What is required:
Where a line below includes the word "buffer", copy that line.

Saved data entries:

────────────────

**src/hw/rtl/qspd_pkg.sv**
```systemverilog
// Shared types, character codes and result kinds of the query-string percent decoder.
package qspd_pkg;

  localparam logic [7:0] CH_QUERY = 8'h3F;
  localparam logic [7:0] CH_AMP   = 8'h26;
  localparam logic [7:0] CH_SEMI  = 8'h3B;
  localparam logic [7:0] CH_EQ    = 8'h3D;
  localparam logic [7:0] CH_PCT   = 8'h25;
  localparam logic [7:0] CH_PLUS  = 8'h2B;
  localparam logic [7:0] CH_SPACE = 8'h20;
  localparam logic [7:0] CH_UP_A  = 8'h41;
  localparam logic [7:0] CH_UP_Z  = 8'h5A;
  localparam logic [7:0] CASE_OFS = 8'h20;

  localparam logic [2:0] KIND_NAME   = 3'd0;
  localparam logic [2:0] KIND_VALUE  = 3'd1;
  localparam logic [2:0] KIND_COMMIT = 3'd2;
  localparam logic [2:0] KIND_DROP   = 3'd3;
  localparam logic [2:0] KIND_END    = 3'd4;

  localparam logic [1:0] ESC_IDLE = 2'd0;
  localparam logic [1:0] ESC_PCT  = 2'd1;
  localparam logic [1:0] ESC_HIGH = 2'd2;

  typedef enum logic [3:0] {
    PH_BEGIN = 4'b0001,
    PH_NAME  = 4'b0010,
    PH_VALUE = 4'b0100,
    PH_HALT  = 4'b1000
  } phase_t;

  typedef struct packed {
    logic [7:0] url_byte;
    logic       url_end;
  } url_t;

  typedef struct packed {
    logic [2:0] kind;
    logic [7:0] data_byte;
    logic       run_last;
  } res_t;

  // All results caused by one request, oldest in item[0].
  typedef struct packed {
    logic [1:0]     count;
    res_t [2:0]     item;
  } run_t;

  // Returns {invalid, digit}; invalid is set for anything but 0-9, a-f, A-F.
  function automatic logic [4:0] hex_val(input logic [7:0] c);
    logic [4:0] r;
    r = 5'b1_0000;
    if (c >= 8'h30 && c <= 8'h39) r = {1'b0, c[3:0]};
    else if ((c >= 8'h61 && c <= 8'h66) || (c >= 8'h41 && c <= 8'h46))
      r = {1'b0, c[3:0] + 4'd9};
    return r;
  endfunction

endpackage

```
**src/hw/rtl/qspd_parse.sv**
```systemverilog
// Parse state registers and the single-pass step logic for one URL character.
module qspd_parse (
  input  logic                clk,
  input  logic                rst,
  input  logic                advance,
  input  qspd_pkg::url_t      url,
  output qspd_pkg::run_t      run
);

  qspd_pkg::phase_t phase, phase_next;
  logic [1:0] name_cnt, name_cnt_next, value_cnt, value_cnt_next;
  logic [3:0] name_hi, name_hi_next, value_hi, value_hi_next;

  logic       is_name, pending, pending_post, fail;
  logic [1:0] cnt_sel, cnt_new;
  logic [3:0] hi_sel, hi_new;
  logic [4:0] hx;
  logic [7:0] val;
  logic       act_valid, tail_valid;
  logic [2:0] act_kind, tail_kind;
  logic [7:0] act_data;
  logic [1:0] n;
  logic [7:0] b;

  always_comb begin
    b              = url.url_byte;
    phase_next     = phase;
    name_cnt_next  = name_cnt;
    name_hi_next   = name_hi;
    value_cnt_next = value_cnt;
    value_hi_next  = value_hi;
    is_name        = (phase == qspd_pkg::PH_NAME);
    cnt_sel        = is_name ? name_cnt : value_cnt;
    hi_sel         = is_name ? name_hi : value_hi;
    cnt_new        = cnt_sel;
    hi_new         = hi_sel;
    hx             = qspd_pkg::hex_val(b);
    val            = b;
    pending        = (name_cnt != qspd_pkg::ESC_IDLE) || (value_cnt != qspd_pkg::ESC_IDLE);
    fail           = 1'b0;
    act_valid      = 1'b0;
    act_kind       = qspd_pkg::KIND_DROP;
    act_data       = '0;

    if (phase != qspd_pkg::PH_HALT) begin
      if (b == qspd_pkg::CH_QUERY) begin
        phase_next = qspd_pkg::PH_NAME;
      end else if (b == qspd_pkg::CH_AMP || b == qspd_pkg::CH_SEMI) begin
        if (phase == qspd_pkg::PH_VALUE && !pending) begin
          act_valid      = 1'b1;
          act_kind       = qspd_pkg::KIND_COMMIT;
          phase_next     = qspd_pkg::PH_NAME;
          name_cnt_next  = qspd_pkg::ESC_IDLE;
          name_hi_next   = '0;
          value_cnt_next = qspd_pkg::ESC_IDLE;
          value_hi_next  = '0;
        end else begin
          fail = 1'b1;
        end
      end else if (b == qspd_pkg::CH_EQ) begin
        if (phase == qspd_pkg::PH_NAME) phase_next = qspd_pkg::PH_VALUE;
        else fail = 1'b1;
      end else if (phase == qspd_pkg::PH_NAME || phase == qspd_pkg::PH_VALUE) begin
        if (cnt_sel == qspd_pkg::ESC_IDLE) begin
          if (b == qspd_pkg::CH_PCT) begin
            cnt_new = qspd_pkg::ESC_PCT;
          end else begin
            val       = (b == qspd_pkg::CH_PLUS) ? qspd_pkg::CH_SPACE : b;
            act_valid = 1'b1;
          end
        end else if (hx[4]) begin
          fail = 1'b1;
        end else if (cnt_sel == qspd_pkg::ESC_PCT) begin
          hi_new  = hx[3:0];
          cnt_new = qspd_pkg::ESC_HIGH;
        end else begin
          val       = {hi_sel, hx[3:0]};
          cnt_new   = qspd_pkg::ESC_IDLE;
          hi_new    = '0;
          act_valid = 1'b1;
        end
        if (act_valid) begin
          act_kind = is_name ? qspd_pkg::KIND_NAME : qspd_pkg::KIND_VALUE;
          if (is_name && val >= qspd_pkg::CH_UP_A && val <= qspd_pkg::CH_UP_Z)
            act_data = val + qspd_pkg::CASE_OFS;
          else
            act_data = val;
        end
        if (is_name) begin
          name_cnt_next = cnt_new;
          name_hi_next  = hi_new;
        end else begin
          value_cnt_next = cnt_new;
          value_hi_next  = hi_new;
        end
      end
    end

    if (fail) begin
      act_valid      = 1'b1;
      act_kind       = qspd_pkg::KIND_DROP;
      act_data       = '0;
      phase_next     = qspd_pkg::PH_HALT;
      name_cnt_next  = qspd_pkg::ESC_IDLE;
      name_hi_next   = '0;
      value_cnt_next = qspd_pkg::ESC_IDLE;
      value_hi_next  = '0;
    end

    // The final character closes whatever parameter is still open.
    pending_post = (name_cnt_next != qspd_pkg::ESC_IDLE) ||
                   (value_cnt_next != qspd_pkg::ESC_IDLE);
    tail_valid   = 1'b0;
    tail_kind    = qspd_pkg::KIND_DROP;
    if (url.url_end) begin
      if (phase_next == qspd_pkg::PH_VALUE && !pending_post) begin
        tail_valid = 1'b1;
        tail_kind  = qspd_pkg::KIND_COMMIT;
      end else if (phase_next == qspd_pkg::PH_NAME || phase_next == qspd_pkg::PH_VALUE) begin
        tail_valid = 1'b1;
      end
      phase_next     = qspd_pkg::PH_BEGIN;
      name_cnt_next  = qspd_pkg::ESC_IDLE;
      name_hi_next   = '0;
      value_cnt_next = qspd_pkg::ESC_IDLE;
      value_hi_next  = '0;
    end

    run = '0;
    n   = 2'd0;
    if (act_valid) begin
      run.item[n].kind      = act_kind;
      run.item[n].data_byte = act_data;
      n = n + 2'd1;
    end
    if (tail_valid) begin
      run.item[n].kind = tail_kind;
      n = n + 2'd1;
    end
    if (url.url_end) begin
      run.item[n].kind = qspd_pkg::KIND_END;
      n = n + 2'd1;
    end
    if (n != 2'd0) run.item[n - 2'd1].run_last = 1'b1;
    run.count = n;
  end

  always_ff @(posedge clk) begin
    if (rst) begin
      phase     <= qspd_pkg::PH_BEGIN;
      name_cnt  <= qspd_pkg::ESC_IDLE;
      name_hi   <= '0;
      value_cnt <= qspd_pkg::ESC_IDLE;
      value_hi  <= '0;
    end else if (advance) begin
      phase     <= phase_next;
      name_cnt  <= name_cnt_next;
      name_hi   <= name_hi_next;
      value_cnt <= value_cnt_next;
      value_hi  <= value_hi_next;
    end
  end

endmodule

```
**src/hw/rtl/qspd_resq.sv**
```systemverilog
// Three-entry result buffer for one request's results; drains one per cycle unless stalled.
module qspd_resq (
  input  logic           clk,
  input  logic           rst,
  input  logic           load,
  input  qspd_pkg::run_t run,
  output logic           room,
  output logic           res_valid,
  input  logic           res_stall,
  output qspd_pkg::res_t res
);

  qspd_pkg::res_t [2:0] items;
  logic [1:0] cnt;
  logic [1:0] rd;
  logic       pop;

  assign res_valid = (cnt != 2'd0);
  assign pop       = res_valid && !res_stall;
  assign room      = (cnt == 2'd0) || (cnt == 2'd1 && pop);
  assign res       = items[rd];

  always_ff @(posedge clk) begin
    if (rst) begin
      cnt <= 2'd0;
      rd  <= 2'd0;
    end else if (load) begin
      cnt <= run.count;
      rd  <= 2'd0;
    end else if (pop) begin
      cnt <= cnt - 2'd1;
      rd  <= (cnt == 2'd1) ? 2'd0 : rd + 2'd1;
    end
  end

  always_ff @(posedge clk) begin
    if (load) items <= run.item;
  end

endmodule

```
**src/hw/rtl/query_string_percent_decoder.sv**
```systemverilog
// Top level of the query-string percent decoder: input register, parser and result buffer.
// One URL character is taken per request and each yields zero to three results (name or
// value byte, commit, drop, end marker), which leave one per cycle unless stalled;
// the last result of a request carries run_last. A character reaches the parser in the
// cycle after it is accepted, and its results are registered in the result buffer once
// that has room. With an output that never stalls the block takes one character per
// cycle while each yields at most one result; a character with more results holds back
// the next one until its last result is taken. The input register lets one more
// character in while results wait to be taken. No memories.
module query_string_percent_decoder (
  input  logic           clk,
  input  logic           rst,
  input  logic           url_valid,
  output logic           url_stall,
  input  qspd_pkg::url_t url,
  output logic           res_valid,
  input  logic           res_stall,
  output qspd_pkg::res_t res
);

  qspd_pkg::url_t held;
  logic           held_valid;
  logic           room;
  logic           load;
  logic           accept;
  qspd_pkg::run_t run;

  assign load      = held_valid && room;
  assign url_stall = held_valid && !room;
  assign accept    = url_valid && !url_stall;

  always_ff @(posedge clk) begin
    if (rst) begin
      held_valid <= 1'b0;
    end else begin
      held_valid <= accept || (held_valid && !load);
    end
  end

  always_ff @(posedge clk) begin
    if (accept) held <= url;
  end

  qspd_parse u_parse (
    .clk     (clk),
    .rst     (rst),
    .advance (load),
    .url     (held),
    .run     (run)
  );

  qspd_resq u_resq (
    .clk       (clk),
    .rst       (rst),
    .load      (load),
    .run       (run),
    .room      (room),
    .res_valid (res_valid),
    .res_stall (res_stall),
    .res       (res)
  );

endmodule

```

────────────────

Result of the task:
// Three-entry result buffer for one request's results; drains one per cycle unless stalled.
// Top level of the query-string percent decoder: input register, parser and result buffer.
// cycle after it is accepted, and its results are registered in the result buffer once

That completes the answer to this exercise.